## ASSIGNMENT:
Your answer should hold each line of the material that contains the word "pwdata".

## MATERIALS PROVIDED:
::::

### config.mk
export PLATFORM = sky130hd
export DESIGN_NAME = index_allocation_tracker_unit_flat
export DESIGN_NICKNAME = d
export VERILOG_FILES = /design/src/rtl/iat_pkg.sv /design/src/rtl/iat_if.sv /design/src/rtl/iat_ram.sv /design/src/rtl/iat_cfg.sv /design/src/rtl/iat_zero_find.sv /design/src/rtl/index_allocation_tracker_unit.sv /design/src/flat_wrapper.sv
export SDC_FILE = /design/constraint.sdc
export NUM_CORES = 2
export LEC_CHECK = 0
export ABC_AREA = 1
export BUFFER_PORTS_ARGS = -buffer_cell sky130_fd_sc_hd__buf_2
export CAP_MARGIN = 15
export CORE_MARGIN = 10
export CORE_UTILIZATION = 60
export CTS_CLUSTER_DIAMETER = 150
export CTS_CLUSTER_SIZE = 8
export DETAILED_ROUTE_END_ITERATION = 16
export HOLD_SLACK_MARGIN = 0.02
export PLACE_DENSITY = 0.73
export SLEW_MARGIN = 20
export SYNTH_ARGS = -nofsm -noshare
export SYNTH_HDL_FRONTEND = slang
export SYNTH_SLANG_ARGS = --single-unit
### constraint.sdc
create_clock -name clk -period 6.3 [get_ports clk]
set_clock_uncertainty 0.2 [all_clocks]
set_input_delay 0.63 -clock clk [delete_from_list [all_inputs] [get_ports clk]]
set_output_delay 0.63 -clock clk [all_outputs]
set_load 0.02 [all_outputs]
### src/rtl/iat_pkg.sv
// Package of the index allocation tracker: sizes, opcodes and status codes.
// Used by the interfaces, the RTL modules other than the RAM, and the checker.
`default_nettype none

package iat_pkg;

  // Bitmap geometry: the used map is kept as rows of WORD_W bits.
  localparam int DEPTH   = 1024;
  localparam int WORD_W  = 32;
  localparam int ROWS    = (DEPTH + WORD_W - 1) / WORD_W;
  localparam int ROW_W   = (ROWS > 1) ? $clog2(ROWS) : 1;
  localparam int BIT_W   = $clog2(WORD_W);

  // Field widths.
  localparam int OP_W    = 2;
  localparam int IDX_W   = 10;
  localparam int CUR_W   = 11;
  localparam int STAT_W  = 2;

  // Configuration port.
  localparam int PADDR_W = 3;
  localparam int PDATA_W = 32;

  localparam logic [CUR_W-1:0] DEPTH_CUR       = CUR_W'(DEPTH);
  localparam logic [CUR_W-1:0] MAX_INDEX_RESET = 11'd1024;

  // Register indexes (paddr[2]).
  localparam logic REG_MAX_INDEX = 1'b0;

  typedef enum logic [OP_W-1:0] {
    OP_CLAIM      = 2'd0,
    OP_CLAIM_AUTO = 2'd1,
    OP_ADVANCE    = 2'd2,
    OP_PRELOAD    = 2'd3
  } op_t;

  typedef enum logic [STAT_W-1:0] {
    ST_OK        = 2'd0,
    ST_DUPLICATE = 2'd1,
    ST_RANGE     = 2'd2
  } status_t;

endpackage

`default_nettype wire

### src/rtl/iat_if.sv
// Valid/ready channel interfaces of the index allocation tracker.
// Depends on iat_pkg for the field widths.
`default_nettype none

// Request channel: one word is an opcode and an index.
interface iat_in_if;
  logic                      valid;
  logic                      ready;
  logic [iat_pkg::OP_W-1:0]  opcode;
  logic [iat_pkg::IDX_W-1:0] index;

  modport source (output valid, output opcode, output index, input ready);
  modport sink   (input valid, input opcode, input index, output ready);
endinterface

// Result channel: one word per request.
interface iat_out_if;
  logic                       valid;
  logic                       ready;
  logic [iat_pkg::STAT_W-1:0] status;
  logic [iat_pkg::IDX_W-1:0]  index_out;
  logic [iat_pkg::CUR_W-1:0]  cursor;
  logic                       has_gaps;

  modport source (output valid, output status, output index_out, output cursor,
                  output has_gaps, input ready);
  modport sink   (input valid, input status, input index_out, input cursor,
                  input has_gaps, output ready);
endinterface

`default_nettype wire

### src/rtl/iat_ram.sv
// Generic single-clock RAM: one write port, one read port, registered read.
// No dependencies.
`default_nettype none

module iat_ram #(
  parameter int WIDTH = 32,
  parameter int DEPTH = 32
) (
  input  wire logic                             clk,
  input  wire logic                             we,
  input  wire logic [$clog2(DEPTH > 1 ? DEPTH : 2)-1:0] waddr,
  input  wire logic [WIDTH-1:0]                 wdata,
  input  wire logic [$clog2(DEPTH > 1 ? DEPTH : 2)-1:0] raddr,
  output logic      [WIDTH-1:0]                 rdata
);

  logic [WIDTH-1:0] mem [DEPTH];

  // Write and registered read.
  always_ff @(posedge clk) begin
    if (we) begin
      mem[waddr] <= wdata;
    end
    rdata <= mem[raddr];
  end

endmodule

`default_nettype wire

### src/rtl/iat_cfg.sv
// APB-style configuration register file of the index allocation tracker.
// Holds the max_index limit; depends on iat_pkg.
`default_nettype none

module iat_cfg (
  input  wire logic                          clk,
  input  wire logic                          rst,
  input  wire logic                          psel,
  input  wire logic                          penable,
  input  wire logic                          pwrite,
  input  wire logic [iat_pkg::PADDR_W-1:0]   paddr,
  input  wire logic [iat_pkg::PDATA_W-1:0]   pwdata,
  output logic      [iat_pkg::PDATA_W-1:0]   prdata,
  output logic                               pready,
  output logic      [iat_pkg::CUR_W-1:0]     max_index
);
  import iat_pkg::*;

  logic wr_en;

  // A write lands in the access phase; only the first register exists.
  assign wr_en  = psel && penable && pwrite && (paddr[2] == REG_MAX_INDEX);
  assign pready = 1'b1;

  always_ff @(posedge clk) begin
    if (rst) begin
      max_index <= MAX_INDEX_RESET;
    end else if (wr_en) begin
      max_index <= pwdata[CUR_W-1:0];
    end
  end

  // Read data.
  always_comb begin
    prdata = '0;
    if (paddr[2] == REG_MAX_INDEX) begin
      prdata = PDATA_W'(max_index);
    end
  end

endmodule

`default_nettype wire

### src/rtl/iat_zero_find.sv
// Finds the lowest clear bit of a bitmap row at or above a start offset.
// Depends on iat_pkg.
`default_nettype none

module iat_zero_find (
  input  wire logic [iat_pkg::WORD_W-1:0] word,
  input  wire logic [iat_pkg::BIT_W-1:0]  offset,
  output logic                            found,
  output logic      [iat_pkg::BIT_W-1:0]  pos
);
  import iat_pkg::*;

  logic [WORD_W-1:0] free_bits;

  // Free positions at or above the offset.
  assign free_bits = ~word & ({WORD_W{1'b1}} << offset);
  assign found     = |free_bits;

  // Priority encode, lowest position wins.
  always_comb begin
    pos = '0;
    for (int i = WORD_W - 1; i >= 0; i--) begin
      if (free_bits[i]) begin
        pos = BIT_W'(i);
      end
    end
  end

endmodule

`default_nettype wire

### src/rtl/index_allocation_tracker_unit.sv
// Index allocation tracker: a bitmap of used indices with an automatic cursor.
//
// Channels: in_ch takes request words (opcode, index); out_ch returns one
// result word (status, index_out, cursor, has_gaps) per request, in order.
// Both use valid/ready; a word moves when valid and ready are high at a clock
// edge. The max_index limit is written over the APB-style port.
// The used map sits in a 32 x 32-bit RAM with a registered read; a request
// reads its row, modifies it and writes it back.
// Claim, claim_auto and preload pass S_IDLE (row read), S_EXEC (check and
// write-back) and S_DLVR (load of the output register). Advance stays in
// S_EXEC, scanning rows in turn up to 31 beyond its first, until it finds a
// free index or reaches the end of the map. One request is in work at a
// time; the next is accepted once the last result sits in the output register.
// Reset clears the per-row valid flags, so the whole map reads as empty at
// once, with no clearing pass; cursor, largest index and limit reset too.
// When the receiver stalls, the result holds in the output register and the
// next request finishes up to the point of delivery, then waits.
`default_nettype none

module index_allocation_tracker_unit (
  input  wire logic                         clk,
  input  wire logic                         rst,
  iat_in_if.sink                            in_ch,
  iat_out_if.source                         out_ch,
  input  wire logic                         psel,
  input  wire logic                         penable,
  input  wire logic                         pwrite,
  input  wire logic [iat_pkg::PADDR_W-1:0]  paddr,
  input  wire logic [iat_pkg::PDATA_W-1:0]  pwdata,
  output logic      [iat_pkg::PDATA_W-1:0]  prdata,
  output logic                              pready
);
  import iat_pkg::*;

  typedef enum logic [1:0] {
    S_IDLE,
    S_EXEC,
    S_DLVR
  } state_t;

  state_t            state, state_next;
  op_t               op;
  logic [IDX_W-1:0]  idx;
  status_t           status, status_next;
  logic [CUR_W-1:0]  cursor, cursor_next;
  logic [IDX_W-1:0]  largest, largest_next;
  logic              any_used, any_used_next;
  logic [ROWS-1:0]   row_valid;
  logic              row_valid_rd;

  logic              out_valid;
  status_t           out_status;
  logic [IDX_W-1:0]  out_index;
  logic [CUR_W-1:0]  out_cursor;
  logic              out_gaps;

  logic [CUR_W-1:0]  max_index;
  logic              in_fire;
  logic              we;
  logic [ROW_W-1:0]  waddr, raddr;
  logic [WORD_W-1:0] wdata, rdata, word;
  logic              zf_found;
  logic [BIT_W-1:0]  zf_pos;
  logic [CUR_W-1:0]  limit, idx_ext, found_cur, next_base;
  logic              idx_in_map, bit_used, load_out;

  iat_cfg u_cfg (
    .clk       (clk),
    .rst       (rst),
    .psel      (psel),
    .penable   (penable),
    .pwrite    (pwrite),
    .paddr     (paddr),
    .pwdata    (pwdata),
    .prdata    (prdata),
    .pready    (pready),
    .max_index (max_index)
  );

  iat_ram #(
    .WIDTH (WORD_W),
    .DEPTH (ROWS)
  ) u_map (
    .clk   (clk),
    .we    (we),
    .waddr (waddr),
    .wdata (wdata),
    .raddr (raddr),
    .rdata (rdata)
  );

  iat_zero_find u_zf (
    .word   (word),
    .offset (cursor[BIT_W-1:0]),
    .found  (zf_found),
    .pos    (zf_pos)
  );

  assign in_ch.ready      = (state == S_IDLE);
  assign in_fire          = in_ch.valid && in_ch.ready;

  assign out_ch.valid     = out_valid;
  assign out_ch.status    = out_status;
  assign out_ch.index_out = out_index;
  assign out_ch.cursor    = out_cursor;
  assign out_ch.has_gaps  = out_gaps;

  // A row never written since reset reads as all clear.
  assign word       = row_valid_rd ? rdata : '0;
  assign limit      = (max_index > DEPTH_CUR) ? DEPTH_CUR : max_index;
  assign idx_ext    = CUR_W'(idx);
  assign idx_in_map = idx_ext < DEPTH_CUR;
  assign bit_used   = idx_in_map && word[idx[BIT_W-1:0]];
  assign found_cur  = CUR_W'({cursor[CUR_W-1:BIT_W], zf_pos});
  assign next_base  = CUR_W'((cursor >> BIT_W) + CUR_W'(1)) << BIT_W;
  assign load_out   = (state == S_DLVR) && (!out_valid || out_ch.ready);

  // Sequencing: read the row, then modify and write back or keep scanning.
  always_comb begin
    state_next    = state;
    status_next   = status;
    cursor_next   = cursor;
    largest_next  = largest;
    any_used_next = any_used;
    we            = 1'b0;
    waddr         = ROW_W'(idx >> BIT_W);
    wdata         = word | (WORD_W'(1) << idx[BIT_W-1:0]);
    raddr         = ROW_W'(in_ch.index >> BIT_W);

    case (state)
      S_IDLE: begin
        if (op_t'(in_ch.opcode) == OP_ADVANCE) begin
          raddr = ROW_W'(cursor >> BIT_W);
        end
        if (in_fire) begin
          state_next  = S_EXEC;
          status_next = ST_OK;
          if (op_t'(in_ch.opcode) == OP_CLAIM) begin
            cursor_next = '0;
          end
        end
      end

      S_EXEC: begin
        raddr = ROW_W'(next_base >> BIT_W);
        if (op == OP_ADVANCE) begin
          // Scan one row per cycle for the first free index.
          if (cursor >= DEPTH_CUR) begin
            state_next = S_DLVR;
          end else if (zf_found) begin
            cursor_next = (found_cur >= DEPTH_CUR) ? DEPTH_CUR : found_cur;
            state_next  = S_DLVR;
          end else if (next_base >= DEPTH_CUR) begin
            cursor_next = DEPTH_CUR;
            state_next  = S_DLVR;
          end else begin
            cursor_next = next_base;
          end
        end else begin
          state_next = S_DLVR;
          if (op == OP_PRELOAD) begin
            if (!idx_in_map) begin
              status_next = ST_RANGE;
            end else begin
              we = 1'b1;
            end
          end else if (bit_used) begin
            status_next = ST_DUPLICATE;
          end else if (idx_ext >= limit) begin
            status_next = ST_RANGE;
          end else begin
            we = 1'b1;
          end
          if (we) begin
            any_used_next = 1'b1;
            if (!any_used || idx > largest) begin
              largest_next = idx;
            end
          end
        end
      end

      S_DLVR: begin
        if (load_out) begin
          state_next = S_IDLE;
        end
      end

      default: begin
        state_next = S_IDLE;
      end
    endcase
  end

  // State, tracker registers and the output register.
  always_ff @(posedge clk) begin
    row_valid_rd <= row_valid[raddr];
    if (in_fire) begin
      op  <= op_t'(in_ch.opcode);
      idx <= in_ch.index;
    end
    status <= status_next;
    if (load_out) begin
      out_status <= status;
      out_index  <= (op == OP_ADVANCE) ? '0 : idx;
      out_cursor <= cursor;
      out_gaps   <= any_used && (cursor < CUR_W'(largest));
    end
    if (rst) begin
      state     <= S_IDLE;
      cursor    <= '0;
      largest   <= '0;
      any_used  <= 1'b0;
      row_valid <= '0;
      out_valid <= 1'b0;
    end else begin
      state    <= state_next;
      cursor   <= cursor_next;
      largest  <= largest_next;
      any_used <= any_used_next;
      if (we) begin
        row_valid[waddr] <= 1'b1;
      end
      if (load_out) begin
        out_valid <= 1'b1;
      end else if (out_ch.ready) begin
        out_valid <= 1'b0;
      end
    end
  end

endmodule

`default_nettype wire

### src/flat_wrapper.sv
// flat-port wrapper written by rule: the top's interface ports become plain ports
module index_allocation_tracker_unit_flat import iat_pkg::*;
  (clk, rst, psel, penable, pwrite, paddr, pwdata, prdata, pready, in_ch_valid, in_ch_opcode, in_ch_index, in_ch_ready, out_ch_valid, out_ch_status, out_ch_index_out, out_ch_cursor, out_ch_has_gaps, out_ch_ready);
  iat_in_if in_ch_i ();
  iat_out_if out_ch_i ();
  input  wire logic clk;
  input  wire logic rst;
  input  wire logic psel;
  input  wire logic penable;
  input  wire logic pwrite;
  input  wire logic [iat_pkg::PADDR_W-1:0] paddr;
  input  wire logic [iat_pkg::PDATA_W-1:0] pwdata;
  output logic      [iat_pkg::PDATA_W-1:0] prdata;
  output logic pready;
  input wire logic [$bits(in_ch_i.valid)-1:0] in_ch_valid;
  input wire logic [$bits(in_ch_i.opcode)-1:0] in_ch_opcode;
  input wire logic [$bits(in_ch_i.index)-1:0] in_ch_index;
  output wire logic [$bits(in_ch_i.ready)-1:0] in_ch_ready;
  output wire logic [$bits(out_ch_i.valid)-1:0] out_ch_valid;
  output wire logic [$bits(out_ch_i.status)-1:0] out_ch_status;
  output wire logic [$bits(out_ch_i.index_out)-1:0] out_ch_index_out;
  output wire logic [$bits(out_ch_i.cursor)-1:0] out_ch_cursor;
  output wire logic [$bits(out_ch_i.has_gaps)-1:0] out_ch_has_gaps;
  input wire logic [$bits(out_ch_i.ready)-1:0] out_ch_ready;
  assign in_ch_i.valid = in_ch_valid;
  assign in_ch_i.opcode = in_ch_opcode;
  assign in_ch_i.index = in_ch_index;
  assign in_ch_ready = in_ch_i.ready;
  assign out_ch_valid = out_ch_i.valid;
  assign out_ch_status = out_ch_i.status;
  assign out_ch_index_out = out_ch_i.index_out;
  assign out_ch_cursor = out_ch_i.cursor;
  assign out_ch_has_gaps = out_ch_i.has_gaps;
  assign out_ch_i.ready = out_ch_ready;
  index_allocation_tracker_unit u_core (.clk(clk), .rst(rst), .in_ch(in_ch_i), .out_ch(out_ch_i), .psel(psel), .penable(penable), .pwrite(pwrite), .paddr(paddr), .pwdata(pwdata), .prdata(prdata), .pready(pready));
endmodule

::::

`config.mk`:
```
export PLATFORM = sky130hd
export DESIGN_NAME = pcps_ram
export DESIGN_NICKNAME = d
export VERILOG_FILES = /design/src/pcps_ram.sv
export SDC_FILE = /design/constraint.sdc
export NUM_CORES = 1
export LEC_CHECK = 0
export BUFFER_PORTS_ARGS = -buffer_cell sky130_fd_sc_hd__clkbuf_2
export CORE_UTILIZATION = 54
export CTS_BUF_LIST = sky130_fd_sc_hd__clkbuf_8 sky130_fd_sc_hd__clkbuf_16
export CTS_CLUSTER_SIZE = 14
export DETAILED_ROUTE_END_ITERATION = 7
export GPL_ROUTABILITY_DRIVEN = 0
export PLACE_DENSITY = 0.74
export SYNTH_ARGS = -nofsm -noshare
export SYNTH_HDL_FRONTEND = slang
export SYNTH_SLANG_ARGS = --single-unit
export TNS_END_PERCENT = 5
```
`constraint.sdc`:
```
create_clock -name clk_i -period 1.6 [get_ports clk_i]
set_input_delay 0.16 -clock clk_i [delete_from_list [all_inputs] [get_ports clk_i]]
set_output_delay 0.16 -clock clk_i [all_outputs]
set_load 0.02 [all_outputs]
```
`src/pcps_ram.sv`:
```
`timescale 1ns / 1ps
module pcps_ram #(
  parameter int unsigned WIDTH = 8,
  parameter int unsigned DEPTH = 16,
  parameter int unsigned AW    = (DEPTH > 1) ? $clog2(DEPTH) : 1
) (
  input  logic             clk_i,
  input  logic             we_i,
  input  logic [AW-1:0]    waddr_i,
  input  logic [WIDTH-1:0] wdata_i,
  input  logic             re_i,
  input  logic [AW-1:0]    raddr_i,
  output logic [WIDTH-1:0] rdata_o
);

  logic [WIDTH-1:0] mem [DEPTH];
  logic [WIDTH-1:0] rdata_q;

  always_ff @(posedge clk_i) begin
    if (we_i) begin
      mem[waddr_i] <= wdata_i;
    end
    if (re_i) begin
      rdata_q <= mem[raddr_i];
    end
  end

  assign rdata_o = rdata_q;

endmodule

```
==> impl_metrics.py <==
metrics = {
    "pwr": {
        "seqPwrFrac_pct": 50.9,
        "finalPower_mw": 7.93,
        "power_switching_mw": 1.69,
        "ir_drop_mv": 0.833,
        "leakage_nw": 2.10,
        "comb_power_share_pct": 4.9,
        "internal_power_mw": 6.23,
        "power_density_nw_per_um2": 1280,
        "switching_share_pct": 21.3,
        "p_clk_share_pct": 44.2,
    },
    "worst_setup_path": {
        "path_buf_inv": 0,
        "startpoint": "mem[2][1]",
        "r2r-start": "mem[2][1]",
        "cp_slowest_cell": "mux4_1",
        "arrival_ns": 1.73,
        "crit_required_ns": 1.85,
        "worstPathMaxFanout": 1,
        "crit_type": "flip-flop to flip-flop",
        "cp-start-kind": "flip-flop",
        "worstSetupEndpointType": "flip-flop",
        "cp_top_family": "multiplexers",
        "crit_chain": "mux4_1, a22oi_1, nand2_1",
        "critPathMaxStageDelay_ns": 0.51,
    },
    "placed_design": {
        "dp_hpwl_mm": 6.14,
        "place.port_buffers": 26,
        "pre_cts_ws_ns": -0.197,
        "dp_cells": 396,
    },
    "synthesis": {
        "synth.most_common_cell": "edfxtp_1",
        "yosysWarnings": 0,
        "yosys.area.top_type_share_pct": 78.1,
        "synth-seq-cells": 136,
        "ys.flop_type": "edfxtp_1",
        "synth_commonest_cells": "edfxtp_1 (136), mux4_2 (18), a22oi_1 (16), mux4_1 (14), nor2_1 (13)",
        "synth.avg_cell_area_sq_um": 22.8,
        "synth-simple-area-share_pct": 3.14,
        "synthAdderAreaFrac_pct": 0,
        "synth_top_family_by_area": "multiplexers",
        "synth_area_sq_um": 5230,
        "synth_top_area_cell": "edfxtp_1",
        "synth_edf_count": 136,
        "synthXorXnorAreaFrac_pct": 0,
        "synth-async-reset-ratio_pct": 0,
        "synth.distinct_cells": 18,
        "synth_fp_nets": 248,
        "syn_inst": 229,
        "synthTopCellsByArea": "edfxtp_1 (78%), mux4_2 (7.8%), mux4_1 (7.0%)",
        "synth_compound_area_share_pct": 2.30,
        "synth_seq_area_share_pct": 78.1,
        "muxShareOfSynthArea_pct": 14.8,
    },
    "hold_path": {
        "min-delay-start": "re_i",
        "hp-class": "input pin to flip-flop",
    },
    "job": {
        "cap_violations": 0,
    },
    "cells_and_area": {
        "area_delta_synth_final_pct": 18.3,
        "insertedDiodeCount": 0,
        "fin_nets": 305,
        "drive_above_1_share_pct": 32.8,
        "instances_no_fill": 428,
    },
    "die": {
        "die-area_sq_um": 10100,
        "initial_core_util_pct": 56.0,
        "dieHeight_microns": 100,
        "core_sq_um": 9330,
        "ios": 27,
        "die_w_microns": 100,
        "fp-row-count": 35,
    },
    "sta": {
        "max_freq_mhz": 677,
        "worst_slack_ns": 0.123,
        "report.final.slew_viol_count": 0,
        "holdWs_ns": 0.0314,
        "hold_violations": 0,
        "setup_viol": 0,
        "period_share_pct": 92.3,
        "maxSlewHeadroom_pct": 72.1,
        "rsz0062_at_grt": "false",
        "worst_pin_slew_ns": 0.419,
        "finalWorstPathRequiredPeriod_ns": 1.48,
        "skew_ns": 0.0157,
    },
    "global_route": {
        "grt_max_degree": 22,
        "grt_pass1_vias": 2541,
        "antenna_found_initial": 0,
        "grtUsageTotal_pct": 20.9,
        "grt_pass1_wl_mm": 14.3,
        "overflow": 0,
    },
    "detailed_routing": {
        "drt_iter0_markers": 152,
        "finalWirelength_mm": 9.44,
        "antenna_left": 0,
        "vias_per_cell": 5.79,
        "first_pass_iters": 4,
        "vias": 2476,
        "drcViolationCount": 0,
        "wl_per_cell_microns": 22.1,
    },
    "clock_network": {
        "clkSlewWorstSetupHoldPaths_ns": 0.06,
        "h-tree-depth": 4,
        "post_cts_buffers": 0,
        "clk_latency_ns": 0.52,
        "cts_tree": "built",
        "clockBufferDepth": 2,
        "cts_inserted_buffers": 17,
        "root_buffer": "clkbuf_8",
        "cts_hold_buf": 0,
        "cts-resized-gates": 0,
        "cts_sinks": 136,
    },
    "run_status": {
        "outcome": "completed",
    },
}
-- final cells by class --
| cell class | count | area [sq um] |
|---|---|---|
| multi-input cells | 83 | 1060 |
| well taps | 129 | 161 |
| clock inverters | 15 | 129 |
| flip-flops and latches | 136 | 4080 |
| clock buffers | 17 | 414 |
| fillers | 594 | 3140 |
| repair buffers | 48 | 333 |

::::

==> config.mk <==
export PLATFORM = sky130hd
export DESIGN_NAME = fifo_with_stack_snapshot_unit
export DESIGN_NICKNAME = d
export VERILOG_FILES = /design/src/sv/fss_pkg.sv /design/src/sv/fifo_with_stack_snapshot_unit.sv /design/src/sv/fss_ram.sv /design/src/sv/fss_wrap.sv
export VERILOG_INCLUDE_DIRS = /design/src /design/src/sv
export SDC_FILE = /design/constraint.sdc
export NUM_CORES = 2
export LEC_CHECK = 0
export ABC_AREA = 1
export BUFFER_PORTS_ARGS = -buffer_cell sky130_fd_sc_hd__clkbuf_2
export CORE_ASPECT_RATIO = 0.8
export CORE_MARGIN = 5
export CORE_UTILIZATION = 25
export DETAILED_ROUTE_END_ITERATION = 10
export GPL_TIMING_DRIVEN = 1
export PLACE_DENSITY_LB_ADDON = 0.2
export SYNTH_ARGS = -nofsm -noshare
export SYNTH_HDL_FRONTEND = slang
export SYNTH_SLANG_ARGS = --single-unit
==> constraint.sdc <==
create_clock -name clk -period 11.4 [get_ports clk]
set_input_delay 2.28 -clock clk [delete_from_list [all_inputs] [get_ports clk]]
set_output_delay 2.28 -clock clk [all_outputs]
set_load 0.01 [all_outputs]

::::

## RESPONSE TO THIS TASK:
  input  wire logic [iat_pkg::PDATA_W-1:0]   pwdata,
      max_index <= pwdata[CUR_W-1:0];
  input  wire logic [iat_pkg::PDATA_W-1:0]  pwdata,
    .pwdata    (pwdata),
  (clk, rst, psel, penable, pwrite, paddr, pwdata, prdata, pready, in_ch_valid, in_ch_opcode, in_ch_index, in_ch_ready, out_ch_valid, out_ch_status, out_ch_index_out, out_ch_cursor, out_ch_has_gaps, out_ch_ready);
  input  wire logic [iat_pkg::PDATA_W-1:0] pwdata;
  index_allocation_tracker_unit u_core (.clk(clk), .rst(rst), .in_ch(in_ch_i), .out_ch(out_ch_i), .psel(psel), .penable(penable), .pwrite(pwrite), .paddr(paddr), .pwdata(pwdata), .prdata(prdata), .pready(pready));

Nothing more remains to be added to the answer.